The Bush administration is siding with “parents who are suing the school districts, much as it intervened on behalf of college and graduate students who challenged affirmative action policies before the Supreme Court in 2003,” the AP reported.
The Pacific Legal Foundation (PLF), a Sacramento, Californiabased anti-affirmative action legal organization, is aiding the Seattle parents hoping to scuttle that city’s school integration plan. PLF is also part of the team fighting Louisville’s school district. “The impact of the decisions in these two cases is going to transcend Louisville and Seattle because there are many school districts around the country, according to studies, that continue to use race in one degree or another in the assigning of kids to schools,” said Harold Johnson, a Pacific Legal Foundation attorney. “There isn’t the academic support for these social engineering policies. They may make some people feel good, but we don’t see the evidence that they are raising achievement levels.”

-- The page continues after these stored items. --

===== config.mk =====
export PLATFORM = sky130hd
export DESIGN_NAME = pcc_counter
export DESIGN_NICKNAME = d
export VERILOG_FILES = /design/src/rtl/pcc_pkg.sv /design/src/rtl/pcc_low_stage.sv /design/src/rtl/pcc_carry_regs.sv /design/src/rtl/pcc_high_stage.sv /design/src/rtl/pcc_counter.sv
export SDC_FILE = /design/constraint.sdc
export NUM_CORES = 1
export LEC_CHECK = 0
export ABC_AREA = 1
export BUFFER_PORTS_ARGS = -buffer_cell sky130_fd_sc_hd__buf_4
export CAP_MARGIN = 20
export CORE_MARGIN = 2
export CORE_UTILIZATION = 53
export DETAILED_ROUTE_END_ITERATION = 12
export PLACE_DENSITY = 0.81
export SYNTH_ARGS = -nofsm -noshare
export SYNTH_HDL_FRONTEND = slang
export SYNTH_SLANG_ARGS = --single-unit

===== constraint.sdc =====
create_clock -name clk -period 2.1 [get_ports clk]
set_input_delay 0 -clock clk [delete_from_list [all_inputs] [get_ports clk]]
set_output_delay 0 -clock clk [all_outputs]
set_load 0.03 [all_outputs]

===== src/rtl/pcc_pkg.sv =====
package pcc_pkg;
  // default width of the fast low field
  localparam int unsigned PCC_LOW_W = 3;

  function automatic int unsigned pcc_up_width(input int unsigned width, input int unsigned low_w);
    return width - low_w;
  endfunction
endpackage


===== src/rtl/pcc_low_stage.sv =====
module pcc_low_stage #(
  parameter int unsigned LOW_W = 3
) (
  input  logic             clk,
  input  logic             rst,
  input  logic             en,
  output logic [LOW_W-1:0] low_q,
  output logic             low_full
);
  always_ff @(posedge clk) begin
    if (rst)     low_q <= '0;
    else if (en) low_q <= low_q + 1'b1;
  end

  // short AND: the only combinational carry in the clock-critical path
  assign low_full = &low_q;
endmodule


===== src/rtl/pcc_carry_regs.sv =====
module pcc_carry_regs #(
  parameter int unsigned UP_W = 13
) (
  input  logic            clk,
  input  logic            rst,
  input  logic            en,
  input  logic            low_full,
  input  logic [UP_W-1:0] up_q,
  output logic [UP_W:0]   pre_q
);
  // pre_q[i] : all upper bits below position i are one; pre_q[UP_W] : all upper ones
  localparam logic [UP_W:0] PRE_AT_ZERO = {{UP_W{1'b0}}, 1'b1};

  logic [UP_W:0] chain;

  assign chain[0] = 1'b1;
  generate
    for (genvar i = 1; i <= UP_W; i++) begin : g_chain
      assign chain[i] = chain[i-1] & up_q[i-1];
    end
  endgenerate

  // slow chain: sampled only on enabled edges away from the low-field all-ones state
  always_ff @(posedge clk) begin
    if (rst)                   pre_q <= PRE_AT_ZERO;
    else if (en && !low_full)  pre_q <= chain;
  end
endmodule


===== src/rtl/pcc_high_stage.sv =====
module pcc_high_stage #(
  parameter int unsigned UP_W = 13
) (
  input  logic            clk,
  input  logic            rst,
  input  logic            en,
  input  logic            low_full,
  input  logic [UP_W:0]   pre_q,
  output logic [UP_W-1:0] up_q,
  output logic            wrap_q
);
  logic step;
  logic [UP_W-1:0] toggle;

  assign step   = en & low_full;
  assign toggle = pre_q[UP_W-1:0];

  always_ff @(posedge clk) begin
    if (rst)       up_q <= '0;
    else if (step) up_q <= up_q ^ toggle;
  end

  always_ff @(posedge clk) begin
    if (rst) wrap_q <= 1'b0;
    else     wrap_q <= step & pre_q[UP_W];
  end
endmodule


===== src/rtl/pcc_counter.sv =====
module pcc_counter #(
  parameter int unsigned WIDTH = 16,
  parameter int unsigned LOW_W = pcc_pkg::PCC_LOW_W
) (
  input  logic             clk,
  input  logic             rst,
  input  logic             en,
  output logic [WIDTH-1:0] count,
  output logic             wrap_o
);
  localparam int unsigned UP_W = pcc_pkg::pcc_up_width(WIDTH, LOW_W);

  logic [LOW_W-1:0] low_q;
  logic             low_full;
  logic [UP_W:0]    pre_q;
  logic [UP_W-1:0]  up_q;

  pcc_low_stage #(.LOW_W(LOW_W)) low_i (
    .clk(clk), .rst(rst), .en(en), .low_q(low_q), .low_full(low_full)
  );

  pcc_carry_regs #(.UP_W(UP_W)) carry_i (
    .clk(clk), .rst(rst), .en(en), .low_full(low_full), .up_q(up_q), .pre_q(pre_q)
  );

  pcc_high_stage #(.UP_W(UP_W)) high_i (
    .clk(clk), .rst(rst), .en(en), .low_full(low_full), .pre_q(pre_q),
    .up_q(up_q), .wrap_q(wrap_o)
  );

  assign count = {up_q, low_q};
endmodule


==> run summary <==
==================================================================================================
Wire length of the first global-routing pass                                               4240 um
Area growth from synthesis to layout                                                         19.9%
Net count after synthesis                                                                      155
Number of different library cells in the post-synthesis netlist                                 23
Share of Yosys cell area claimed by the top area cell type                                   0.499
Signal arrival time at the worst endpoint                                                  2.10 ns
DRC Markers                                                                                      0
Number of design-rule violations left by the first detailed-router iteration                    17
Static leakage                                                                            0.593 nW
Number of buffer cells added on primary ports                                                   19
Cells after Synth                                                                              150
Clock sinks                                                                                     30
GRT overflow                                                                                     0
Clock Root Buffer                                                                     sky130_fd_sc_hd__clkbuf_4
YS warnings                                                                                      0
Number of routed nets with antenna violations                                                    0
Most frequently used cell type in the post-synthesis netlist                          sky130_fd_sc_hd__dfxtp_1
Starting density of the core                                                                 0.554
Count of state elements after synthesis                                                         30
CTS HTree Levels                                                                                 2
Gates resized, CTS repair                                                                        0
Buffers from clock root to sink, at most                                                         2
Kind of capture point of the worst setup path                                             register
Maximum Capacitance Violations                                                                   0
Largest net degree at the start of global routing                                               18
Dominant synthesized flop cell                                                        sky130_fd_sc_hd__dfxtp_1
Height of the chip                                                                         51.6 um
End-of-flow core utilization                                                                 0.664
Maximum clock skew at final layout                                                      0.00726 ns
Vias                                                                                          1041
Total clock buffers created by CTS                                                               5
Detailed-router iteration count before antenna repair                                            6
Number of flops mapped to enable cells by yosys                                                  0
Horizontal die dimension                                                                   51.6 um
Max rail drop VDD                                                                         0.540 mV
Post-detailed-route wirelength per cell                                                    12.3 um
Number of antenna violations at the first check in global routing                                0
Half-perimeter wire length after placement                                                 1760 um
RR Endpoint                                                                           carry_i.pre_q[12]
Antenna diode count                                                                              0
Overall power consumption                                                                  1.00 mW
Core region area                                                                       0.00217 mm2
Drt via density                                                                               5.13
Overall fraction of global-route tracks in use                                               0.221
Critical path data required time                                                           2.37 ns
Share of synthesized flip-flops with an asynchronous set or reset                                0
Power per unit of standard cell area                                                    694 mW/mm2
Period minus WS final                                                                      1.83 ns
Clock Latency Late Sink                                                                    0.33 ns
Register-to-register setup slack                                                           0.27 ns
Post-layout net count                                                                          179
Most frequent cells after synthesis                                                   30 x sky130_fd_sc_hd__dfxtp_1, 26 x sky130_fd_sc_hd__nand2_1, 23 x sky130_fd_sc_hd__a21oi_1
Post-synthesis cell area                                                               0.00120 mm2
Clock transition time at the flip-flop clock pins of the worst setup and hold paths        0.09 ns
Status                                                                                complete, no violations
Worst slew slack as a fraction of its limit                                                  0.679
Pins over their slew limit                                                                       0
Max Freq                                                                                 0.547 GHz
TNS Setup                                                                                     0 ns
Type of the tightest min-delay check                                                  register to register
Placement row count                                                                             17
Most area-consuming cells after synthesis                                             sky130_fd_sc_hd__dfxtp_1 50%, sky130_fd_sc_hd__a21oi_1 9.6%, sky130_fd_sc_hd__nand2_1 8.1%
Vias in the first global route                                                                1010
Launching element type of the critical path                                               register
Top-Level Pins                                                                                  20
Worst Setup SP                                                                        low_i.low_q[0]
Total of endpoints with negative setup slack in the final report                                 0
Hold Violations, Final                                                                           0
Capture point of the worst path                                                       carry_i.pre_q[12]
Drt total wl                                                                               2500 um
Sequential-to-total area share from yosys stat                                               0.499
Kind of critical path                                                                 register to register
Number of cells traversed by the worst register-to-register path                                 8
Post-Synthesis Mean Instance Area                                                         8.02 um2
CTS tree                                                                                       yes
Final worst path period share                                                                0.870
Synth area leader                                                                     sky130_fd_sc_hd__dfxtp_1
Reg-to-reg startpoint                                                                 low_i.low_q[0]
Routability Congestion                                                                       0.810
Measured slew at the worst slew-check pin                                                 0.481 ns
Unrepaired setup endpoints after global routing                                              false
Maximum fanout along the worst path                                                              5
Area enclosed by the die boundary                                                      0.00267 mm2
Fraction of layout cells with a size suffix above 1                                          0.183
==================================================================================================
==> through the flow <==
step,cells,setup slack [ns],hold slack [ns],instance area [um2]
finish,203,0.272,0.454,1440
global route,203,0.154,0.481,1440
CTS,203,0.261,0.454,1440
detailed placement,193,0.273,0.292,1360
global placement,193,0.410,0.293,1360
floorplan,150,0.246,0.0691,1200
==> timing repair <==
item,4_1_cts,5_1_grt
endpoints found under the hold margin,15,0
hold buffers,2,0
buffers inserted,0,0
==> sequential cells by signal (all words and copies together), names as in the netlist <==
signal,cells
carry_i.pre_q,13
high_i.wrap_q,1
low_i.low_q,3
high_i.up_q,13
==> cell type report <==
type                    instances  area [um2]
inverters                      16        60.1
repair buffers                 23         178
clock inverters                 1        5.00
flip-flops and latches         30         601
multi-input cells              98         508
clock buffers                   7        55.1
well taps                      28        35.0
fillers                       208         728
==> worst min path at each step <==
stage,cells past startpoint,from,endpoint
finish,2,carry_i.pre_q[13],high_i.wrap_q
global route,2,carry_i.pre_q[13],high_i.wrap_q
CTS,2,carry_i.pre_q[13],high_i.wrap_q
detailed placement,3,en,low_i.low_q[0]
global placement,2,rst,carry_i.pre_q[12]
floorplan,1,rst,carry_i.pre_q[2]
==> critical path: stages (launching register included) <==
cell                      delay [ns]
sky130_fd_sc_hd__dfxtp_1        0.34
sky130_fd_sc_hd__ha_1           0.21
sky130_fd_sc_hd__ha_1           0.19
sky130_fd_sc_hd__or2_1          0.32
sky130_fd_sc_hd__nor2_8         0.17
sky130_fd_sc_hd__nand4_4        0.10
sky130_fd_sc_hd__nor2_4         0.16
sky130_fd_sc_hd__nand4_1        0.13
sky130_fd_sc_hd__a21oi_1        0.15
==> routing by layer <==
| layer | vias up | GRT usage | wire length [um] |
|---|---|---|---|
| met4 | 0 | 0.101 | 46 |
| li1 | 538 | - | - |
| met2 | 16 | 0.380 | 1280 |
| met1 | 482 | 0.237 | 1060 |
| met5 | - | 0 | 0 |
| met3 | 5 | 0.0891 | 110 |
==> power breakdown <==
| group | internal (mW) | switching (mW) | total (mW) |
|---|---|---|---|
| sequential | 0.575 | 0.00506 | 0.580 |
| combinational | 0.0233 | 0.0396 | 0.0629 |
| clock | 0.162 | 0.196 | 0.358 |
| total | 0.760 | 0.240 | 1.00 |
==> layout by cell type, fill, tap and decap left out, drive strengths merged <==
cell type    instances
ha                   2
a31oi                1
or2                  1
xnor2                1
clkbuf               7
a21oi               23
nor2                19
xor2                 1
o21ai                9
nand2               26
nand3b               1
dfxtp               30
inv                 16
nand4                4
buf                 21
o21a                 1
clkinv               1
dlygate4sd3          2
nand3                9
==> cells by family (layout without fill, tap and decap cells) <==
family	after synthesis	count (layout)	share of synthesized area
AND/OR/NAND/NOR	60	60	0.242
XOR/XNOR	2	2	0.0146
buffers and inverters	22	47	0.0780
AO/OA/AOI/OAI	34	34	0.145
adder cells (fa/ha/maj)	2	2	0.0208
flip-flops	30	30	0.499
(Power assumes the default switching activity.)
### config.mk
export PLATFORM = sky130hd
export DESIGN_NAME = flow_ctl
export DESIGN_NICKNAME = d
export VERILOG_FILES = /design/src/rtl/flowctl_pkg.sv /design/src/rtl/cts_sync.sv /design/src/rtl/rts_hyst.sv /design/src/rtl/rx_trig_det.sv /design/src/rtl/flow_ctl.sv
export SDC_FILE = /design/constraint.sdc
export NUM_CORES = 1
export LEC_CHECK = 0
export BUFFER_PORTS_ARGS = -buffer_cell sky130_fd_sc_hd__buf_2
export CAP_MARGIN = 25
export CORE_MARGIN = 1
export CORE_UTILIZATION = 38
export CTS_BUF_LIST = sky130_fd_sc_hd__clkbuf_16
export CTS_CLUSTER_DIAMETER = 100
export DETAILED_ROUTE_END_ITERATION = 6
export GPL_TIMING_DRIVEN = 0
export HOLD_SLACK_MARGIN = 0.03
export PLACE_DENSITY = 0.71
export SYNTH_ARGS = -nofsm -noshare
export SYNTH_HDL_FRONTEND = slang
export SYNTH_SLANG_ARGS = --single-unit
### constraint.sdc
create_clock -name clk -period 1.3 [get_ports clk]
set_input_delay 0.065 -clock clk [delete_from_list [all_inputs] [get_ports clk]]
set_output_delay 0.065 -clock clk [all_outputs]
set_load 0.005 [all_outputs]
### src/rtl/flowctl_pkg.sv
// Package flowctl_pkg
// Shared types for the flow controller. Assumes nothing beyond IEEE 1800-2017.
package flowctl_pkg;
    // Receive-side halt state of the RTS hysteresis engine
    typedef enum logic {
        FLOW_OPEN = 1'b0,
        FLOW_HALT = 1'b1
    } halt_e;

    // Depth of the CTS synchronizer chain
    localparam int unsigned SYNC_DEPTH = 2;
endpackage

### src/rtl/cts_sync.sv
// Module cts_sync
// Multi-flop synchronizer for the active-low CTS pin.
// Assumes the pin is asynchronous to clk. Every stage resets to 1 (deasserted).
module cts_sync #(
    parameter int unsigned STAGES = 2
) (
    input  logic clk,
    input  logic rst_n,
    input  logic pin_n,
    output logic sync_n
);
    logic [STAGES-1:0] chain_q;

    // Shift the pin level through the chain of flops
    generate
        if (STAGES == 1) begin : g_single
            always_ff @(posedge clk) begin
                if (!rst_n) chain_q <= 1'b1;
                else        chain_q <= pin_n;
            end
        end else begin : g_multi
            always_ff @(posedge clk) begin
                if (!rst_n) chain_q <= '1;
                else        chain_q <= {chain_q[STAGES-2:0], pin_n};
            end
        end
    endgenerate

    assign sync_n = chain_q[STAGES-1];
endmodule

### src/rtl/rts_hyst.sv
// Module rts_hyst
// RTS hysteresis engine. It latches a halt state at or above the high mark
// and clears it below the low mark. The halt state is forced clear whenever
// automatic mode is inactive. Assumes lo_lvl <= hi_lvl.
module rts_hyst
    import flowctl_pkg::*;
#(
    parameter int unsigned CNT_W = 6
) (
    input  logic             clk,
    input  logic             rst_n,
    input  logic [CNT_W-1:0] count,
    input  logic [CNT_W-1:0] hi_lvl,
    input  logic [CNT_W-1:0] lo_lvl,
    input  logic             auto_en,
    input  logic             host_req,
    output logic             rts_n
);
    halt_e halt_q;
    halt_e halt_d;
    logic  active;
    logic  rts_n_q;

    assign active = auto_en && host_req;

    // Next halt state: set at the high mark, clear below the low mark, else hold
    always_comb begin
        if (!active)              halt_d = FLOW_OPEN;
        else if (count >= hi_lvl) halt_d = FLOW_HALT;
        else if (count <  lo_lvl) halt_d = FLOW_OPEN;
        else                      halt_d = halt_q;
    end

    // Register the halt state and the pin level together
    always_ff @(posedge clk) begin
        if (!rst_n) begin
            halt_q  <= FLOW_OPEN;
            rts_n_q <= 1'b1;
        end else begin
            halt_q  <= halt_d;
            rts_n_q <= !host_req || (halt_d == FLOW_HALT);
        end
    end

    assign rts_n = rts_n_q;
endmodule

F ounded in 1973, in recent years the PLF has been at the hub of battles against affirmative action. A PLF press release stated: “On March 5, 1973 government regulators found a foe; mainstream Americans found a friend; freedom in America found new meaning. On that day, Pacific Legal Foundation was established turning the voices that wouldn’t be heard into the voices that couldn’t be silenced. Since then, PLF has filled the void and has proven itself as a potent representative in the courts for Americans who have grown weary of overregulation by big government, over-indulgence by the courts, and excessive interference in the American way of life.”
In October 2006, as a way of honoring the accomplishments of Ward Connerly and marking the ten-year anniversary of Proposition 209 (the California initiative prohibiting racial preferences in public education), the PLF sued the Berkeley school district, “alleging its school assignment policy violates” Prop 2. Paul Beard, the lead lawyer for the case, called Connerly, a wealthy African American businessperson who has spearheaded anti-affirmative action initiatives around the country, “the spokesperson for racial equality, in our viewpoint.”
According to ExxonSecrets.org, PLF received initial financial support from members of the California Chamber of Commerce and J. Simon Fluor’s (of the Fluor Corporation) oil, nuclear, and mineral dollars. Since 1998, PLF has received more than $100,000 from ExxonMobil. Between 1985 and 2005, PLF received more than $5 million in grants from right-wing foundations. Unlike most mainstream press reports on the Supreme Court hearing, Jennifer Millman took a closer look at the organization’s funding stream. She found that among the organization’s consistent and largest benefactors were influential and aggressive right-wing foundations: the Scaife Family Foundations, the Castle Rock (Coors) Foundation, the nowdefunct John M. Olin Foundation, and the Lynde and Harry Bradley Foundation.
Recently, the PLF was asked by the Michigan Civil Rights Initiative Committee, the campaign organization that sponsored Proposal 2—the Michigan anti-affirmative action initiative that was successful in November’s election—to defend the measure against legal challenges. Looking ahead to any potential legal battle over Proposal 2, Alan W. Foutz, a lawyer with the Pacific Legal Foundation, said, “We think that most of the arguments to be hurled at it already have been thoroughly vetted and rejected by the courts.”
Fighting to re-segregate America is not PLF’s only battlefront. “PLF earns its retainer by delivering law suits against such things as Equal Rights, Endangered Species and Clean Air.... When PLF wins a legal battle, the harm occurs almost immediately and may be felt for decades,” Scott Silver, executive director of Wild Wilderness, pointed out in an email exchange.
Bill Berkowitz is a freelance writer covering conservative movements.